[Start of section]
Context: an optimization exercise on an open-source flow, tuned for small area. The choices shown serve that exercise and are no tape-out recipe.
Function was checked by simulation only, so behaviour that the tests miss may differ from the original.
Power and IR drop assume default switching activity.

[flow/config.mk]
export PLATFORM = sky130hd
export DESIGN_NAME = ibis_texture_mapper
export DESIGN_NICKNAME = ibis_texture_mapper
export VERILOG_FILES = /design/flow/design.v
export SDC_FILE = /design/flow/constraint.sdc
export NUM_CORES = 4
export LEC_CHECK = 0
export CAP_MARGIN = 20
export CORE_MARGIN = 2
export CORE_UTILIZATION = 40
export SLEW_MARGIN = 20
[flow/constraint.sdc]
create_clock -name core_clock -period 10.0 [get_ports {aclk}]
set_input_delay 2.0000 -clock core_clock [delete_from_list [all_inputs] [get_ports {aclk}]]
set_output_delay 2.0000 -clock core_clock [all_outputs]
set_load 0.01 [all_outputs]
[End of section]
## ABOUT THIS EXERCISE
Which lines in the records above contain the string "that"? Copy them.

## SOLUTION TO THE PROBLEM
Context: an optimization exercise on an open-source flow, tuned for small area. The choices shown serve that exercise and are no tape-out recipe.
Function was checked by simulation only, so behaviour that the tests miss may differ from the original.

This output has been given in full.